Thanks for the in depth explanation Eric. However my main problem was unfamiliarity with the Milwaukee. The variable speed trigger that John mentioned would be the key. It’s slowing down under load could increase the chance to burnout the motor, but I’ve had seen my (cheaper) Ryobi slow down a lot drilling with a hole saw and it has survived. I do take breaks, but I think one would be doing the same winching in the JSD as it’s a lot easier on the back side of waves.
Hi, I’m new to both sailing and this website, and sorry if this have been covered or I didn’t understand it correctly, but would a pulley system work to retrieve the drogue? I’m a mountaineer and use pulley-purchase systems often in rescue and load hauling situations, and it seems fairly intuitive to me that a “simple” pulley system would reduce the force required to get it in, with a limited amount of complexity. Or is it a bad idea?

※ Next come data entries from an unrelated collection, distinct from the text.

What follows belongs to an exercise in optimizing a design on an open flow for small area, a short achievable clock period and few clock cycles per item; a production flow would make more cautious choices. Function was checked by simulation only, so behaviour that the tests miss may differ from the original.

## flow/design.v (module list and top-level ports; edited modules follow where they fit)
// module circ: 4582 lines
// module fa: 6 lines
// module cellp: 8 lines
// module celln: 8 lines
// module ha: 6 lines
module circ(clk, reset, pushin, Xin, Rin, pushout, Yout);
  // ...
==> flow/run.sh <==
#!/bin/bash
# synth_recipe.tcl (not shown) runs the flow's synth.tcl, then flattens the netlist and writes it again
# the make line also repeats each setting of config.mk as NAME=value (left out here)
make -C /OpenROAD-flow-scripts/flow DESIGN_CONFIG=/design/flow/config.mk WORK_HOME=/design/flow/orfs CLKGATE_MAP_FILE= SYNTH_SCRIPT=/design/flow/synth_recipe.tcl finish
==> flow/config.mk <==
export PLATFORM = sky130hd
export DESIGN_NAME = circ
export DESIGN_NICKNAME = circ
export VERILOG_FILES = /design/flow/design.v
export SDC_FILE = /design/flow/constraint.sdc
export NUM_CORES = 4
export LEC_CHECK = 0
export ABC_AREA = 1
export CAP_MARGIN = 20
export CORE_MARGIN = 2
export CORE_UTILIZATION = 40
export CTS_BUF_LIST = sky130_fd_sc_hd__clkbuf_4 sky130_fd_sc_hd__clkbuf_8
export SLEW_MARGIN = 20
export SYNTH_HIERARCHICAL = 1
export SYNTH_MINIMUM_KEEP_SIZE = 0
==> flow/constraint.sdc <==
create_clock -name core_clock -period 80.0 [get_ports {clk}]
set_input_delay 16.0000 -clock core_clock [delete_from_list [all_inputs] [get_ports {clk}]]
set_output_delay 16.0000 -clock core_clock [all_outputs]
set_load 0.01 [all_outputs]
==> results.json, run 1 <==
{
  "route.met2.wl_microns": 43800,
  "post_dp_cell_area_sq_um": 36500,
  "start_util_pct": 40.4,
  "yosysTopAreaCell": "fa_1",
  "setup-tns-final_ps": 0,
  "worstSetupPathType": "reg2out",
  "critical_path_depth": 1,
  "status": "finished clean",
  "m1WireLength_microns": 40100,
  "cp_slowest_stage_delay_ps": 530,
  "grtUsageMet2_pct": 35.6,
  "worstPathRequired_ps": 64000,
  "worstHoldPathType": "reg2reg",
  "fmax_mhz": 57.2,
  "ioPinCount": 76,
  "drt_first_pass_iters": 7,
  "cts_tree": "done",
  "layout.cells.non_filler": 5328,
  "crit_family": "buffers and inverters",
  "tap_cells": 1144,
  "signal_buffers": 129,
  "post-place-ws_ps": 63170,
  "cpMaxStageDelayCell": "clkdlybuf4s50_1",
  "min_from": "DD4[6]$_DFF_P_",
  "largest_register_ffs": 38,
  "synth_top_area_share_pct": 33.3,
  "drcViolationCount": 0,
  "largestClassByArea": "multi-input combinational cells",
  "vias": 27400
}
Testbench counts, summed over its fixed seeds: cycles 160,040, items 160,000.
==> run 2: changes to the inputs <==
==> flow/config.mk (replaced) <==
export PLATFORM = sky130hd
export DESIGN_NAME = circ
export DESIGN_NICKNAME = circ
export VERILOG_FILES = /design/flow/design.v
export SDC_FILE = /design/flow/constraint.sdc
export NUM_CORES = 4
export LEC_CHECK = 0
export ABC_AREA = 1
export CAP_MARGIN = 0
export CORE_MARGIN = 2
export CORE_UTILIZATION = 65
export SLEW_MARGIN = 0
export SYNTH_HIERARCHICAL = 1
export SYNTH_MINIMUM_KEEP_SIZE = 0
==> run 2 against run 1 <==
Still clean on timing, DRC and antenna; clock-buffer cell count is 35 lower; synthesized area is the same; global-route usage up 13 points; register-to-register slack is essentially flat; non-clock buffer count down 2; worst hold slack better by 10 ps; setup slack better by 68 ps; sequential cell count stayed put; routed wire length decreased by 4.1%.
==> results.json, run 2 <==
{
  "status": "finished clean",
  "fin_crit_sh_pct": 21.8,
  "arrival_ps": 1410,
  "drcViolationCount": 0,
  "grtUsageMet2_pct": 57.9,
  "path_cells": "clkdlybuf4s50_1",
  "synth_area_leaders": "fa_1 33%, ha_1 14%, dfxtp_1 13%, nand2_1 9.7%, inv_1 5.5%",
  "whs_path_depth": 0,
  "portBuffers": 75,
  "syn_area_sq_um": 34500,
  "cts.sink_count": 224,
  "cp_max_fo": 1,
  "crit_buf_inv": 1,
  "synthCells": 4111,
  "fmax_mhz": 57.4,
  "drt_iter0_drc": 1719,
  "routabilityCongestion": 0.932,
  "r2r_slack_ps": 64570,
  "synthDistinctLibCells": 63,
  "post_cts_buffers": 0,
  "timing.rr.end": "RR12[13]$_DFF_P_",
  "rows": 84,
  "min_from": "DD12[7]$_DFF_P_",
  "cp-start-kind": "register",
  "worstSkewPairLatency_ps": 590,
  "post_dp_cell_area_sq_um": 35900,
  "async_reset_ff_share_pct": 2.23,
  "worstSetupPathType": "reg2out",
  "drive_gt1_share_pct": 5.36,
  "tightestPinTransition_ps": 982,
  "final_util_pct": 70.1,
  "worstPathRequired_ps": 64000,
  "cp-end-kind": "output port",
  "synth_edf_count": 0,
  "drt_first_pass_iters": 6,
  "ioPinCount": 76,
  "hold-path-endpoint": "DD18[7]$_DFF_P_",
  "ant_nets": 0,
  "slew-limit-headroom_pct": 34.5,
  "fin_ws_ps": 62590,
  "post-place-ws_ps": 63160,
  "dp_hpwl_microns": 67000,
  "finalCriticalPeriod_ps": 17410,
  "yosysMostFrequentCell": "nand2_1",
  "drt-total-wl_microns": 88500,
  "final_common_cell": "nand2_1",
  "root_buffer": "clkbuf_16",
  "hold_buffers": 0,
  "grt_max_degree": 35,
  "yosysTopAreaCell": "fa_1",
  "path_clk_slew_ps": 60,
  "yosysWarnings": 7,
  "fin_skew_ps": 34.7,
  "die_w_microns": 234,
  "busiest_layer": "met2",
  "die_area_sq_um": 54900,
  "grt_overflow": 0,
  "regMostFlops": "DD4",
  "setup_violations": 0,
  "hold_violations": 0,
  "vias": 27500,
  "cts_tree": "done",
  "largest_register_ffs": 38,
  "final_area_sq_um": 36800,
  "wire_per_inst_microns": 18.3,
  "avgSynthCellArea_sq_um": 8.39,
  "syn_nets": 5123,
  "grt_pass1_wl_microns": 145000,
  "reg2reg_depth": 77,
  "cap_viol_max_count": 0,
  "synth-seq-cells": 224,
  "rsz0062_at_grt": "no",
  "clock_path_buffers": 3,
  "setup-tns-final_ps": 0,
  "final_nets": 5137,
  "dp_cells": 4785,
  "worstHoldPathType": "reg2reg",
  "die_y_microns": 234,
  "numCtsBuffers": 26,
  "cp_slowest_stage_delay_ps": 530,
  "seq_area_frac_synth_pct": 13.1,
  "antenna_found_initial": 5,
  "cts_resized": 0,
  "start_util_pct": 65.6,
  "synth_common_cells": "890 x nand2_1, 574 x fa_1, 504 x inv_1",
  "layout.cells.non_filler": 4834,
  "coreArea_sq_um": 52600,
  "synth_top_area_share_pct": 33.3,
  "slew_violations": 0,
  "layout_common_cells": "890 x nand2_1, 574 x fa_1, 504 x inv_1",
  "worstReg2RegStart": "QQ4[2]$_DFF_P_",
  "area_delta_synth_final_pct": 6.81,
  "grt_pass1_vias": 28400,
  "cts_htree_levels": 1,
  "track_usage_pct": 33.7,
  "grt.met3_usage_pct": 7.30,
  "cpMaxStageDelayCell": "clkdlybuf4s50_1",
  "ys_dominant_reg_cell": "dfxtp_1",
  "met1_usage_pct": 42.3,
  "crit_family": "buffers and inverters",
  "vias_per_cell": 5.70
}
## run 2: area by class of cell
type,count,area [sq um]
Antenna cell,2,5.00
Fill cell,4326,15700
Timing Repair Buffer,127,1140
Multi-Input combinational cell,3236,27500
Sequential cell,224,4510
Clock inverter,19,265
Clock buffer,28,678
Inverter,510,1920
Tap cell,688,861
## run 2: worst max-delay path by stage
| stage | start | to | cells after the start |
|---|---|---|---|
| 2_1_floorplan | v[4]$_DFF_PP0_ | pushout | 0 |
| 3_3_place_gp | v[4]$_DFF_PP0_ | pushout | 1 |
| 3_5_place_dp | Y[6]$_DFF_P_ | Yout[6] | 1 |
| 4_1_cts | Y[6]$_DFF_P_ | Yout[6] | 1 |
| 5_1_grt | Y[6]$_DFF_P_ | Yout[6] | 1 |
| 6_report | Y[6]$_DFF_P_ | Yout[6] | 1 |
## run 2: through the flow
stage / hold slack [ps]
6_report: 324
5_1_grt: 330
4_1_cts: 327
3_5_place_dp: 312
3_3_place_gp: 310
2_1_floorplan: 310
## run 2: per-module statistics from Yosys, one instance, submodules excluded
module  flops+latches  cell area (sq um)  times used
circ              224              24000           1
fa                  0               20.0         508
ha                  0               12.5          24
## run 2: logic make-up (layout without fill, tap and decap cells)
| group | after synthesis | count (layout) | synth area share (%) |
|---|---|---|---|
| multiplexers | 5 | 5 | 0.145 |
| other | 0 | 2 | 0 |
| XOR/XNOR | 182 | 182 | 4.64 |
| flip-flops | 224 | 224 | 13.1 |
| adder cells (fa/ha/maj) | 961 | 961 | 47.4 |
| AO/OA/AOI/OAI | 514 | 514 | 8.29 |
| buffers and inverters | 651 | 684 | 7.31 |
| AND/OR/NAND/NOR | 1574 | 1574 | 19.2 |
## run 2: metal layers
layer  share of wire (%)  up-vias
li1                    -    13000
met3                 8.2      264
met4                 3.6        6
met2                  48     1104
met1                  40    13100
met5               0.036        -
==> run 3: changes to the inputs <==
--- a/flow/config.mk
+++ b/flow/config.mk
@@ -7,8 +7,10 @@
 export LEC_CHECK = 0
 export ABC_AREA = 1
-export CAP_MARGIN = 0
+export CAP_MARGIN = 20
 export CORE_MARGIN = 2
 export CORE_UTILIZATION = 65
-export SLEW_MARGIN = 0
+export CTS_CLUSTER_DIAMETER = 100
+export CTS_CLUSTER_SIZE = 30
+export SLEW_MARGIN = 20
 export SYNTH_HIERARCHICAL = 1
 export SYNTH_MINIMUM_KEEP_SIZE = 0
==> run 3 against run 2 <==
Still clean on timing, DRC and antenna; global-route usage decreased by 0.23 points; worst hold slack improved by 11 ps; cell count fell by 0.41%; largest cell class unchanged.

On a separate note, is this always deployed from the stern?
Sure you could use a block and tackle, but given the loads in play here it would need a lot of parts. And once you get over about 6:1 tackles, a winch is more efficient, although sometimes used with a tackle of 2 or 3 to one. This is why boats over about 35 feet all have mainsheet winches, and boats under that tend to have mainsheet tackles.
And yes, always off the stern. Don Jordan explains the science behind that here: https://www.jordanseriesdrogue.com
But the short answer is that a boat will lie much more quietly with less yawing stern to the wind than bow to.